Exercise materials:

--- src/rtl/mips_pkg.sv ---
// Shared MIPS core constants: ALU op codes, mul/div op encodings and the
// mul/div FSM state encoding.
package mips_pkg;

    // ALU operation select
    localparam logic [3:0] ALU_ADD = 4'd0;
    localparam logic [3:0] ALU_SUB = 4'd1;
    localparam logic [3:0] ALU_AND = 4'd2;
    localparam logic [3:0] ALU_OR  = 4'd3;
    localparam logic [3:0] ALU_XOR = 4'd4;
    localparam logic [3:0] ALU_NOR = 4'd5;
    localparam logic [3:0] ALU_SLT = 4'd6;
    localparam logic [3:0] ALU_SLL = 4'd7;

    // Mul/div op: bit 1 selects divide, bit 0 selects signed
    localparam logic [1:0] MD_MULTU = 2'b00;
    localparam logic [1:0] MD_MULT  = 2'b01;
    localparam logic [1:0] MD_DIVU  = 2'b10;
    localparam logic [1:0] MD_DIV   = 2'b11;

    // Mul/div FSM states
    localparam logic [1:0] ST_IDLE = 2'd0;
    localparam logic [1:0] ST_MUL  = 2'd1;
    localparam logic [1:0] ST_DIV  = 2'd2;
    localparam logic [1:0] ST_FIX  = 2'd3;

endpackage

--- src/rtl/mips_muldiv_dp.sv ---
// Mul/div datapath: operand capture, shift-add / restoring-divide step,
// sign fix and the architectural HI/LO registers.
// Optional MIPS_MULDIV_EARLY_OUT_EN: exposes the "remaining multiplier bits
// are zero" flag and realigns a short-cut product by the remaining count.
module mips_muldiv_dp
    import mips_pkg::*;
#(
    parameter int WIDTH = 32,
    parameter int CNTW  = $clog2(WIDTH) + 1
) (
    input  logic             clk,
    input  logic             rst,
    input  logic             load,
    input  logic [1:0]       op,
    input  logic [WIDTH-1:0] a,
    input  logic [WIDTH-1:0] b,
    input  logic             step_mul,
    input  logic             step_div,
    input  logic             commit,
    input  logic             wr_hi,
    input  logic             wr_lo,
`ifdef MIPS_MULDIV_EARLY_OUT_EN
    input  logic [CNTW-1:0]  cnt,
    output logic             mul_rest_zero,
`endif
    output logic [WIDTH-1:0] hi,
    output logic [WIDTH-1:0] lo
);

    logic [WIDTH-1:0]   md;       // multiplicand or divisor magnitude
    logic [WIDTH-1:0]   mq;       // multiplier, or dividend shifting into quotient
    logic [WIDTH-1:0]   rem;
    logic [2*WIDTH-1:0] prod;
    logic [WIDTH-1:0]   a_raw;
    logic               sign_q;
    logic               sign_r;
    logic               div_zero;
    logic               is_div;

    logic               is_signed;
    logic [WIDTH-1:0]   a_mag;
    logic [WIDTH-1:0]   b_mag;
    logic [WIDTH:0]     sum;
    logic [WIDTH:0]     shifted;
    logic [WIDTH:0]     diff;
    logic [2*WIDTH-1:0] prod_adj;
    logic [2*WIDTH-1:0] prod_fix;
    logic [WIDTH-1:0]   quo_fix;
    logic [WIDTH-1:0]   rem_fix;

    assign is_signed = op[0];
    assign a_mag     = (is_signed && a[WIDTH-1]) ? -a : a;
    assign b_mag     = (is_signed && b[WIDTH-1]) ? -b : b;

    // One shift-add step and one restoring-divide step, computed every cycle
    always_comb begin
        sum     = {1'b0, prod[2*WIDTH-1:WIDTH]} + (mq[0] ? {1'b0, md} : '0);
        shifted = {rem, mq[WIDTH-1]};
        diff    = shifted - {1'b0, md};
    end

    // Result realignment and sign fix applied in FIX
    always_comb begin
`ifdef MIPS_MULDIV_EARLY_OUT_EN
        prod_adj = prod >> cnt;
`else
        prod_adj = prod;
`endif
        prod_fix = sign_q ? -prod_adj : prod_adj;
        quo_fix  = sign_q ? -mq : mq;
        rem_fix  = sign_r ? -rem : rem;
    end

`ifdef MIPS_MULDIV_EARLY_OUT_EN
    assign mul_rest_zero = (mq[WIDTH-1:1] == '0);
`endif

    // Operand capture and iteration registers
    always_ff @(posedge clk or posedge rst) begin
        if (rst) begin
            md       <= '0;
            mq       <= '0;
            rem      <= '0;
            prod     <= '0;
            a_raw    <= '0;
            sign_q   <= 1'b0;
            sign_r   <= 1'b0;
            div_zero <= 1'b0;
            is_div   <= 1'b0;
        end else if (load) begin
            md       <= op[1] ? b_mag : a_mag;
            mq       <= op[1] ? a_mag : b_mag;
            rem      <= '0;
            prod     <= '0;
            a_raw    <= a;
            sign_q   <= is_signed & (a[WIDTH-1] ^ b[WIDTH-1]);
            sign_r   <= is_signed & a[WIDTH-1];
            div_zero <= op[1] & (b == '0);
            is_div   <= op[1];
        end else if (step_mul) begin
            prod <= {sum, prod[WIDTH-1:1]};
            mq   <= mq >> 1;
        end else if (step_div) begin
            // diff[WIDTH] set means the trial subtract borrowed
            if (!diff[WIDTH]) begin
                rem <= diff[WIDTH-1:0];
                mq  <= {mq[WIDTH-2:0], 1'b1};
            end else begin
                rem <= shifted[WIDTH-1:0];
                mq  <= {mq[WIDTH-2:0], 1'b0};
            end
        end
    end

    // Architectural HI/LO: result commit or MTHI/MTLO
    always_ff @(posedge clk or posedge rst) begin
        if (rst) begin
            hi <= '0;
            lo <= '0;
        end else if (commit) begin
            if (!is_div) begin
                hi <= prod_fix[2*WIDTH-1:WIDTH];
                lo <= prod_fix[WIDTH-1:0];
            end else if (div_zero) begin
                hi <= a_raw;
                lo <= '1;
            end else begin
                hi <= rem_fix;
                lo <= quo_fix;
            end
        end else begin
            if (wr_hi) hi <= a;
            if (wr_lo) lo <= a;
        end
    end

endmodule

--- src/rtl/mips_muldiv.sv ---
// Iterative MIPS multiply/divide unit: FSM, iteration counter and
// busy/done handshake around mips_muldiv_dp.
// Optional MIPS_MULDIV_EARLY_OUT_EN: MUL leaves for FIX once the remaining
// multiplier bits are all zero (after at least one iteration).
//
// state | meaning
// IDLE  | waiting; accepts start, mthi, mtlo
// MUL   | one shift-add iteration per cycle
// DIV   | one restoring-divide iteration per cycle
// FIX   | sign fix and HI/LO write, then IDLE
module mips_muldiv
    import mips_pkg::*;
#(
    parameter int WIDTH = 32,
    parameter int CNTW  = $clog2(WIDTH) + 1
) (
    input  logic             clk,
    input  logic             rst,
    input  logic             start,
    input  logic [1:0]       op,
    input  logic [WIDTH-1:0] a,
    input  logic [WIDTH-1:0] b,
    input  logic             flush,
    input  logic             mthi,
    input  logic             mtlo,
    output logic             busy,
    output logic             done,
    output logic [WIDTH-1:0] hi,
    output logic [WIDTH-1:0] lo
);

    localparam logic [CNTW-1:0] CNT_INIT = CNTW'(WIDTH);

    logic [1:0]      state;
    logic [1:0]      state_nx;
    logic [CNTW-1:0] cnt;
    logic            idle;
    logic            accept;
    logic            last_iter;
    logic            mul_exit;
`ifdef MIPS_MULDIV_EARLY_OUT_EN
    logic            mul_rest_zero;
`endif

    assign idle      = (state == ST_IDLE);
    assign accept    = idle && start && !flush;
    assign last_iter = (cnt == CNTW'(1));
    assign busy      = !idle;

`ifdef MIPS_MULDIV_EARLY_OUT_EN
    assign mul_exit = last_iter || mul_rest_zero;
`else
    assign mul_exit = last_iter;
`endif

    // Next-state logic; flush always wins
    always_comb begin
        state_nx = state;
        case (state)
            ST_IDLE: if (accept) state_nx = op[1] ? ST_DIV : ST_MUL;
            ST_MUL:  if (flush) state_nx = ST_IDLE;
                     else if (mul_exit) state_nx = ST_FIX;
            ST_DIV:  if (flush) state_nx = ST_IDLE;
                     else if (last_iter) state_nx = ST_FIX;
            default: state_nx = ST_IDLE;
        endcase
    end

    // State register
    always_ff @(posedge clk or posedge rst) begin
        if (rst) state <= ST_IDLE;
        else     state <= state_nx;
    end

    // Iteration down-counter; in FIX it holds the count left by an early exit
    always_ff @(posedge clk or posedge rst) begin
        if (rst)
            cnt <= '0;
        else if (accept)
            cnt <= CNT_INIT;
        else if (flush || state == ST_FIX)
            cnt <= '0;
        else if (state == ST_MUL || state == ST_DIV)
            cnt <= cnt - 1'b1;
    end

    // Registered one-cycle done pulse following a committed FIX
    always_ff @(posedge clk or posedge rst) begin
        if (rst) done <= 1'b0;
        else     done <= (state == ST_FIX) && !flush;
    end

    mips_muldiv_dp #(
        .WIDTH (WIDTH),
        .CNTW  (CNTW)
    ) u_dp (
        .clk           (clk),
        .rst           (rst),
        .load          (accept),
        .op            (op),
        .a             (a),
        .b             (b),
        .step_mul      (state == ST_MUL && !flush),
        .step_div      (state == ST_DIV && !flush),
        .commit        (state == ST_FIX && !flush),
        .wr_hi         (idle && mthi && !start && !flush),
        .wr_lo         (idle && mtlo && !start && !flush),
`ifdef MIPS_MULDIV_EARLY_OUT_EN
        .cnt           (cnt),
        .mul_rest_zero (mul_rest_zero),
`endif
        .hi            (hi),
        .lo            (lo)
    );

endmodule

--- config.mk ---
export PLATFORM = sky130hd
export DESIGN_NAME = mips_muldiv
export DESIGN_NICKNAME = d
export VERILOG_FILES = /design/src/rtl/mips_pkg.sv /design/src/rtl/mips_muldiv_dp.sv /design/src/rtl/mips_muldiv.sv
export SDC_FILE = /design/constraint.sdc
export NUM_CORES = 1
export LEC_CHECK = 0
export CORE_MARGIN = 1
export CORE_UTILIZATION = 62
export CTS_CLUSTER_DIAMETER = 200
export DETAILED_ROUTE_END_ITERATION = 8
export PLACE_DENSITY_LB_ADDON = 0.2
export SYNTH_ARGS = -nofsm -noshare
export SYNTH_HDL_FRONTEND = slang
export SYNTH_SLANG_ARGS = --single-unit
--- constraint.sdc ---
create_clock -name clk -period 22.3 [get_ports clk]
set_input_delay 5.575 -clock clk [delete_from_list [all_inputs] [get_ports clk]]
set_output_delay 5.575 -clock clk [all_outputs]
set_load 0.01 [all_outputs]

Task to carry out: Copy the records above exactly, beginning at the line that contains "lo <= quo_fix;" and stopping after the line that contains "once the remaining".

Problem solution:
                lo <= quo_fix;
            end
        end else begin
            if (wr_hi) hi <= a;
            if (wr_lo) lo <= a;
        end
    end

endmodule

--- src/rtl/mips_muldiv.sv ---
// Iterative MIPS multiply/divide unit: FSM, iteration counter and
// busy/done handshake around mips_muldiv_dp.
// Optional MIPS_MULDIV_EARLY_OUT_EN: MUL leaves for FIX once the remaining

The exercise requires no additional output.